Posted on: November 10, 2018, 12:00h. 

Last updated on: March 29, 2023, 05:02h.

DraftKings has launched a product in New Jersey that targets new sports gamblers, and ideally draws its daily fantasy sports customers to new full-fledged sports wagering.

DraftKings Sportsbook Pools sports betting
DraftKings CEO Jason Robins believes his company’s new product will bring daily fantasy customers, as well as new players, to its sportsbook. (Image: Patricia de Melo Moreira/Getty/DraftKings/Casino.org)

DraftKings Sportsbook Pools removes the necessity for one to understand sports betting odds traditionally found in Las Vegas.

Instead of calculating a bet’s payout, players participating in the new online format will simply receive a percentage of the total pot customers paid into. The scenario mimics office pools that have long been played across the country.

Players in the DraftKings Sportsbook Pools will pay a set contest entry fee, make a series of picks on NFL games, and take a cut of the pot should they correctly predict enough outcomes. The sportsbook will dumb down the picking process by asking questions such as, “Will the Patriots beat the Steelers by at least four points?” That’s compared to more traditional line listings that would read New England (-3.5), Pittsburgh (+3.5).

DFS Dominates NJ Sports Betting

When the Supreme Court struck down the federal sports betting ban in May, daily fantasy leaders DraftKings and FanDuel, which control more than 90 percent of the DFS market in the US, had the distinct advantage of already being widely known brands in the US.

The companies spent millions of dollars in recent years advertising their online contests with a message of how easy it was to win. That would later land them in a pool of legal hot water in numerous states, but not before they amassed a substantial customer base.

William Hill, the largest sports betting operator in Nevada, has successfully entered new sports betting markets such as New Jersey.

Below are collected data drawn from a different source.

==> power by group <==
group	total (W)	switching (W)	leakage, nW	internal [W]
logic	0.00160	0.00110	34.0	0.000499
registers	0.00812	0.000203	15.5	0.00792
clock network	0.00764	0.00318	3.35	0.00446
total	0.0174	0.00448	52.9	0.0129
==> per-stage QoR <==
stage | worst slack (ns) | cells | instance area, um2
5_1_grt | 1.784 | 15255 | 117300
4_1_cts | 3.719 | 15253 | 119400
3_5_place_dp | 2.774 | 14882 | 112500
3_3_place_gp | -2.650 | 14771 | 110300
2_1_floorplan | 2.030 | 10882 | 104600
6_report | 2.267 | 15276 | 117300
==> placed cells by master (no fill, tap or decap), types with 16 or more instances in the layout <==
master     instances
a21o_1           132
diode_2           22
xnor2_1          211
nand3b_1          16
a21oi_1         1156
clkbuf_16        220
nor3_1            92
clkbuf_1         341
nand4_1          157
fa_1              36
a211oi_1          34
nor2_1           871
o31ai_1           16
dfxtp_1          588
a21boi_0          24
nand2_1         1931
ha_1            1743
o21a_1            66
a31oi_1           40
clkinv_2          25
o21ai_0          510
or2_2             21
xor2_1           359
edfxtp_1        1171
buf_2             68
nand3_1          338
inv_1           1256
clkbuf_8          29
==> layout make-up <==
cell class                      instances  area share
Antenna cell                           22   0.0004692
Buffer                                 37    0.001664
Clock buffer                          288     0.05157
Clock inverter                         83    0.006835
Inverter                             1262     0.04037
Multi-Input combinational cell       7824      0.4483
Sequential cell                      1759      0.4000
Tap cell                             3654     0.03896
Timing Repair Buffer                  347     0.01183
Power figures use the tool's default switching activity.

But the company doesn’t have the same brand recognition in the US as DraftKings and FanDuel.

DraftKings reported that it took 38 days for its sportsbook to take its millionth bet in New Jersey. Just 15 days later, it eclipsed the two million wager mark.

Online sports betting is accounting for about 60 percent of the total handle in New Jersey, and DraftKings and FanDuel are taking roughly 90 percent of those wagers.

Daily Fantasy Conversion

At the end of last year, DraftKings CEO Jason Robins boasted that the online platform had eight million users. With full-fledged sports betting no longer confined to Nevada, and already up and running in Delaware, New Jersey, West Virginia, Mississippi, and New Mexico, the DFS company’s goal is to convert its fantasy players to its sportsbooks.

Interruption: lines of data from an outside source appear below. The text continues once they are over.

File: config.mk
export PLATFORM = sky130hd
export DESIGN_NAME = bse_mul
export DESIGN_NICKNAME = d
export VERILOG_FILES = /design/src/design/bse_pkg.sv /design/src/design/bse_mul.sv
export SDC_FILE = /design/constraint.sdc
export NUM_CORES = 2
export LEC_CHECK = 0
export BUFFER_PORTS_ARGS = -buffer_cell sky130_fd_sc_hd__buf_4
export CAP_MARGIN = 10
export CORE_ASPECT_RATIO = 0.9
export CORE_MARGIN = 4
export CORE_UTILIZATION = 59
export CTS_CLUSTER_DIAMETER = 50
export DETAILED_ROUTE_END_ITERATION = 10
export GPL_TIMING_DRIVEN = 1
export PLACE_DENSITY = 0.85
export RECOVER_POWER = 25
export SLEW_MARGIN = 40
export SYNTH_ARGS = -nofsm -noshare
export SYNTH_HDL_FRONTEND = slang
export SYNTH_SLANG_ARGS = --single-unit
File: constraint.sdc
create_clock -name clk -period 9.55 [get_ports clk]
set_input_delay 0.4775 -clock clk [delete_from_list [all_inputs] [get_ports clk]]
set_output_delay 0.4775 -clock clk [all_outputs]
set_load 0.1 [all_outputs]
File: src/design/bse_pkg.sv
package bse_pkg;

	localparam int FRAC_BITS  = 26;
	localparam int COUNT_BITS = 16;
	localparam int QW         = 32;
	localparam int PW         = 64;
	localparam int AW         = 66;
	localparam int MW         = 48;
	localparam int MOD_SHIFT  = 2 * FRAC_BITS - 36;
	localparam int INT_LSB    = 2 * FRAC_BITS;
	localparam int DIV_BITS   = PW + FRAC_BITS;
	localparam int DIV_CW     = $clog2(DIV_BITS);

	// Shark near-zero threshold: 1e-10 in 2*FRAC_BITS fraction bits, rounded to nearest.
	localparam logic [PW-1:0] TINY_SQ =
		((64'd1 << (2 * FRAC_BITS)) + 64'd5000000000) / 64'd10000000000;
	localparam logic [PW-1:0] SHARK_Z0_W = ((64'd1 << FRAC_BITS) + 64'd5) / 64'd10;
	localparam logic [QW-1:0] SHARK_Z0   = SHARK_Z0_W[QW-1:0];
	localparam logic [MW-1:0] MOD_MAX    = {MW{1'b1}};

	localparam logic [3:0] V_CLASSIC  = 4'd0;
	localparam logic [3:0] V_CUBIC    = 4'd1;
	localparam logic [3:0] V_QUARTIC  = 4'd2;
	localparam logic [3:0] V_QUINTIC  = 4'd3;
	localparam logic [3:0] V_PERP     = 4'd4;
	localparam logic [3:0] V_BUFFALO  = 4'd5;
	localparam logic [3:0] V_SHARK    = 4'd6;
	localparam logic [3:0] V_CELTIC   = 4'd7;
	localparam logic [3:0] V_REVERSE  = 4'd8;
	localparam logic [3:0] V_VERTICAL = 4'd9;
	localparam logic [3:0] V_DIAGONAL = 4'd10;

	localparam logic [2:0] REG_VARIANT = 3'd0;
	localparam logic [2:0] REG_LIMIT   = 3'd1;
	localparam logic [2:0] REG_JULIA   = 3'd2;
	localparam logic [2:0] REG_JREAL   = 3'd3;
	localparam logic [2:0] REG_JIMAG   = 3'd4;
	localparam logic [2:0] REG_BAILOUT = 3'd5;

	typedef logic signed [QW-1:0] q_t;

	typedef struct packed {
		q_t   a1;
		q_t   b1;
		q_t   a2;
		q_t   b2;
		logic sub;
		logic exact;
	} mac_op_t;

	function automatic logic signed [AW-1:0] sx(input q_t v);
		return {{(AW-QW){v[QW-1]}}, v};
	endfunction

	// Returns {overflow, saturated value}.
	function automatic logic [QW:0] sat32(input logic signed [AW-1:0] v);
		logic ovf;
		logic [QW-1:0] r;
		ovf = (v[AW-1:QW-1] != {(AW-QW+1){v[QW-1]}});
		if (!ovf) begin
			r = v[QW-1:0];
		end else if (v[AW-1]) begin
			r = {1'b1, {(QW-1){1'b0}}};
		end else begin
			r = {1'b0, {(QW-1){1'b1}}};
		end
		return {ovf, r};
	endfunction

	function automatic logic [QW:0] absq(input logic signed [QW:0] x);
		logic signed [AW-1:0] e;
		e = {{(AW-QW-1){x[QW]}}, x};
		if (e < 0) begin
			e = -e;
		end
		return sat32(e);
	endfunction

endpackage

File: src/design/bse_mul.sv
module bse_mul import bse_pkg::*; (
	input  logic                 clk,
	input  logic                 arst_n,
	input  logic                 go,
	input  mac_op_t              op,
	output logic signed [AW-1:0] acc,
	output logic                 done
);

	// Sequence: p1 = a1*b1, acc = p1, p2 = a2*b2, acc = acc +/- p2.
	mac_op_t              op_q;
	logic [1:0]           ph_q;
	logic signed [PW-1:0] p_q;
	logic signed [AW-1:0] acc_q;
	logic                 done_q;
	q_t                   mul_a;
	q_t                   mul_b;
	logic signed [PW-1:0] prod;
	logic signed [AW-1:0] p_ext;

	always_comb begin
		mul_a = (ph_q == 2'd1) ? op_q.a1 : op_q.a2;
		mul_b = (ph_q == 2'd1) ? op_q.b1 : op_q.b2;
	end

	assign prod  = mul_a * mul_b;
	assign p_ext = op_q.exact ? {{(AW-PW){p_q[PW-1]}}, p_q}
	                          : {{(AW-PW+FRAC_BITS){p_q[PW-1]}}, p_q[PW-1:FRAC_BITS]};

	always_ff @(posedge clk or negedge arst_n) begin
		if (!arst_n) begin
			ph_q   <= 2'd0;
			done_q <= 1'b0;
		end else begin
			done_q <= 1'b0;
			case (ph_q)
				2'd0: begin
					if (go) ph_q <= 2'd1;
				end
				2'd1: ph_q <= 2'd2;
				2'd2: ph_q <= 2'd3;
				2'd3: begin
					ph_q   <= 2'd0;
					done_q <= 1'b1;
				end
				default: ph_q <= 2'd0;
			endcase
		end
	end

	always_ff @(posedge clk) begin
		case (ph_q)
			2'd0: begin
				if (go) op_q <= op;
			end
			2'd1: p_q <= prod;
			2'd2: begin
				acc_q <= p_ext;
				p_q   <= prod;
			end
			2'd3: acc_q <= op_q.sub ? (acc_q - p_ext) : (acc_q + p_ext);
			default: ;
		endcase
	end

	assign acc  = acc_q;
	assign done = done_q;

endmodule

# Word-level counts from Yosys, hierarchy flattened
# Cells that the tools add are included.
# word_totals
out_inout_bits	67
elab_cells	29
input_bits	133
ff_bits	263
# op_classes
n_mux	8
addsub	2
n_reduce_logical	4
n_mul	1
eq_ne	4
# op_table
op	count
$pmux W66 S2	1
$add A66 B64 Y66	1
$mux W66	1
$sub A66 B64 Y66	1
$mul A32 B32 Y64	1
$mux W32	2
$mux W63	1
$pmux W2 S4	1
$eq A2 B2 Y1 const B	2
$eq A2 B1 Y1 const B	1
$logic_not A2 Y1	1
$mux W2	1
$ne A2 B2 Y1 const B	1
$reduce_and A2 Y1	1
$reduce_bool A2 Y1	1
$reduce_or A2 Y1	1
$mux W1	1

# Logic depth before layout (Yosys ltp)
# depth
depth_word	4
depth_mapped	36
ltp_nobuf	32

# Worst setup path after synthesis
# Ideal clock, no wire load.
# synth_timing
path_type	reg-to-reg
start	reg ph_q[1]
end	reg p_q[60] (data pin)
path_stages_with_launch	31
t_arrival_ns	8.892
setup_slack_ns	0.397
synth_period_minus_slack_ns	9.153
required_ns	9.290
n_path_buf	4
setup_ns	0.260
cell_sequence	dfrtp_1 inv_1 ha_1 clkbuf_1 clkbuf_1 buf_1 mux2i_1 nor2_1 ha_1 inv_1 fa_1 inv_1 fa_1 fa_1 inv_1 fa_1 inv_1 fa_1 inv_1 fa_1 inv_1 fa_1 ha_1 clkbuf_1 nand4_1 o21ai_0 nor3_1 a21oi_1 and3_1 o22ai_1 xnor2_1
# synth_via
elab_chain_cells	3
word_cells_on_any_way	4
cone_classes	mul: 1; eq/ne: 1; mux: 2
# synth_lines
item	line_no	source
from (decl)	bse_mul.sv:12	logic [1:0] ph_q;
from (signal assigned)	bse_mul.sv:32	ph_q <= 2'd0;
from (signal assigned)	bse_mul.sv:38	if (go) ph_q <= 2'd1;
from (signal assigned)	bse_mul.sv:40	2'd1: ph_q <= 2'd2;
$eq A2 B1 Y1 (*)	bse_mul.sv:22, bse_mul.sv:23	
$mux W32, on equally long branches	bse_mul.sv:22, bse_mul.sv:23	
$mul A32 B32 Y64 (*)	bse_mul.sv:26	assign prod = mul_a * mul_b;
via prod[60]	bse_mul.sv:18	logic signed [PW-1:0] prod;
to (signal assigned)	bse_mul.sv:56	2'd1: p_q <= prod;
to (signal assigned)	bse_mul.sv:59	p_q <= prod;
to (decl)	bse_mul.sv:13	logic signed [PW-1:0] p_q;
# The timed path passes the listed nets; every way through them passes the cells marked *.
# A chain may end at the register's enable or synchronous reset.

# Final worst setup path
# Same ends and word-level chain as after synthesis.

==> metrics <==
Final Cycle Share 0.958; capturing element type of the critical path flop; effective utilization at floorplan 0.595; detailed-route wire length per cell about 24 µm; number of enable flip-flop cells after synthesis between 200 and 300; growth of design area from synthesis to finish 8.87%; fin nets about 7000; clk root buf sky130_fd_sc_hd__clkbuf_16; area occupied by registers approximately 0.008 mm²; via count of the first global-routing pass between 40000 and 50000; source of the worst register-to-register timing path ph_q[1]; largest driver fanout on the critical path 15; total DRC errors in the routed layout 0; Final Hold Viols 0; hold crit path type input port to flop; die extent in y 287 µm; met1 Track Usage GR 0.466; placed wire-length estimate after detailed placement 131000 µm; startpoint of the tightest hold check path op[108]; Yosys warnings 0; list of most frequent post-synthesis cells sky130_fd_sc_hd__fa_1, sky130_fd_sc_hd__inv_1, sky130_fd_sc_hd__nor2_1, sky130_fd_sc_hd__nand2_1, sky130_fd_sc_hd__edfxtp_1; Filler cells approximately 6800; Worst Setup Slack post-DPL ~0.19 ns; fraction of final layout cells sized beyond drive strength 1 0.0896; synthesized area per cell 9.56 µm²; Core Rows about 100; Core ar. 0.0860 mm²; clk_lat worst skew about 0.59 ns; clock buffer depth 3; GR Overflow Total 0; main area contributors after synthesis sky130_fd_sc_hd__fa_1, sky130_fd_sc_hd__edfxtp_1, sky130_fd_sc_hd__inv_1; global placer's final weighted congestion around 1.1; worst slew pin tran just over 2 ns; data required time of the worst path ~9.9 ns; CTS sink cnt about 260; summed negative setup slack over all endpoints 0 ns; violated checks capacitance limit, slew limit; element type at the critical path start flop; drt total wl about 160000 µm; met3 global-route usage 0.148; total CTS buffers 38; die area between 0.09 and 0.1 mm²; FF-to-FF path depth 29; met2 Use GR 0.533; Netlist cell types 85; proportion of synthesized flip-flops having asynchronous set or reset 0.0114; top-level I/O count 200; Critical Path Start ph_q[1]; Fin Clk Skew 0.0285 ns; Final Max Tran Viols 51; gate count after technology mapping 5352; library cell occupying the most area in the post-synthesis netlist sky130_fd_sc_hd__fa_1; number of antenna-violating nets in the routed design 0; worst setup slack after layout approximately 0.4 ns; overall track demand over capacity in global routing 0.361; post-synth net total 6823; via count of the routed design 40500; status finished with violations; Period minus WS final just over 9 ns; drt first pass iters 7; dominant cell type by count on the critical path sky130_fd_sc_hd__fa_1; arrival time worst endpoint between 9 and 10 ns; post-synthesis register bit count roughly 260; dominant cell by count in the synthesized netlist sky130_fd_sc_hd__fa_1; longest individual stage delay on the worst path approximately 0.83 ns; wire length of the first global-routing pass 250000 µm; Initial DRC Count between 4000 and 5000; setup repair after global routing missed its margin false; pin count of the biggest net entering global routing 86; Fmax achieved around 110 MHz; Clock Pin Slew Worst Setup and Hold Paths 0.06 ns; multi-input logic area 0.0387 mm²; most congested layer reported by global routing met2; slowest CP cell sky130_fd_sc_hd__fa_1; x dimension of the die approximately 320 µm; headroom to the max-slew limit -0.365; number of antenna violations at the first check in global routing 2; count of buffers from port buffering just under 200; kind of critical path flop to flop; setup violation total in the final timing report 0; detailed-route vias per instance around 6.1; count of maximum capacitance violations 1; worst hold stages 1; top flip-flop cell by instance count after synthesis sky130_fd_sc_hd__edfxtp_1; total number of H-tree levels 2; TritonCTS clock tree built; netlist area before placement 0.0512 mm²; area share of the leading cell type in the synthesized netlist 0.424; sequential cell area fraction in the yosys report 0.154
-- registers in the layout (all words and copies together), names as in the netlist --
name and count:
done 1, op_q 130, ph_q 2, acc 66, p_q 64
-- worst max-delay path: cells and delay by family (launching register included) --
kind            cells  cell delay [ns]
compound gates      6             1.12
mux                 1             0.51
flops               1             0.41
simple gates        4             0.78
xor+xnor            1             0.14
buf+inv             7             0.72
fa+ha+maj          10             5.18
-- metal layers --
metal | up-vias | wire (µm) | share of wire
met1 | 20000 | 59600 | 0.37
met4 | 8 | 9830 | 0.060
li1 | 16900 | - | -
met2 | 2952 | 68900 | 0.42
met3 | 667 | 24400 | 0.15
met5 | - | 98 | 0.00060
-- placed cells by master, fill, tap and decap left out, types with 58 or more instances in the layout --
cell and count:
sky130_fd_sc_hd__mux2i_1 94, sky130_fd_sc_hd__nand2_1 644, sky130_fd_sc_hd__a21o_1 58, sky130_fd_sc_hd__fa_1 1082, sky130_fd_sc_hd__ha_1 254, sky130_fd_sc_hd__buf_4 174
sky130_fd_sc_hd__mux2_2 65, sky130_fd_sc_hd__xnor2_1 106, sky130_fd_sc_hd__clkbuf_4 125, sky130_fd_sc_hd__a21oi_1 214, sky130_fd_sc_hd__o21ai_0 100, sky130_fd_sc_hd__xor2_1 91
sky130_fd_sc_hd__inv_1 1008, sky130_fd_sc_hd__edfxtp_1 260, sky130_fd_sc_hd__nor2_1 645
-- kinds of logic (layout without fill, tap and decap cells) --
family / Yosys count / after routing / synth area share
multiplexers: 184 / 184 / 0.0378
adder cells (fa/ha/maj): 1338 / 1338 / 0.486
XOR/XNOR: 197 / 197 / 0.0337
AO/OA/AOI/OAI: 587 / 587 / 0.0711
buffers and inverters: 1249 / 1409 / 0.0922
flip-flops: 263 / 263 / 0.154
other: 0 / 4 / 0
AND/OR/NAND/NOR: 1534 / 1534 / 0.125
-- layout make-up --
| cell class | instances | area share |
|---|---|---|
| Antenna cell | 4 | 0.000180 |
| Inverter | 1009 | 0.0680 |
| Timing Repair Buffer | 331 | 0.0454 |
| Clock buffer | 39 | 0.0171 |
| Sequential cell | 263 | 0.142 |
| Tap cell | 1144 | 0.0257 |
| Multi-Input combinational cell | 3840 | 0.695 |
| Clock inverter | 30 | 0.00694 |
-- through the flow --
step	hold slack (ns)	util	instances	area (µm²)
finish	0.0984	0.647	6660	55700
global route	0.0804	0.647	6656	55700
CTS	0.0614	0.648	6655	55700
detailed placement	0.314	0.632	6585	54400
global placement	0.313	0.632	6584	54300
floorplan	0.182	-	5352	51200
-- worst paths after layout --
kind	end	slack, ns
min	op_q[108]	0.1
min in group asynchronous	done	0.47
max	p_q[60]	0.40
max reg2reg	p_q[60]	0.40
max in group asynchronous	ph_q[1]	8.59
min reg2reg	ph_q[1]	0.59
-- timing repair --
action / 4_1_cts / 5_1_grt
endpoints found under the setup margin: 0 / 8
buffers inserted: 0 / 1
hold endpoints to repair: 3 / 0
hold buffers: 1 / 0
gates resized for setup: 0 / 6
Power is not shown: default switching activity piles up to over one toggle a cycle in this logic, so the estimate is an artifact.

The DraftKings Sportsbook Pools, the company says, is an easy way “fans can get ‘skin in the game.'”

DraftKings Sportsbook Pools features simple predictions, such as picking the winner of each NFL game weekly, combined with the potential to win jackpot-style prizes,” DraftKings Chief Revenue Officer and co-founder Matt Kalish said.

For the first DraftKings Sportsbook Pools contest, users will pay $20 per entry into the pool and select the winners of all week 10 NFL games (minus Thursday Night Football). Players will receive 20 percent of the prize pool for 11 correct picks, 30 percent for 12 correct picks, and 50 percent for making all 13 picks correctly.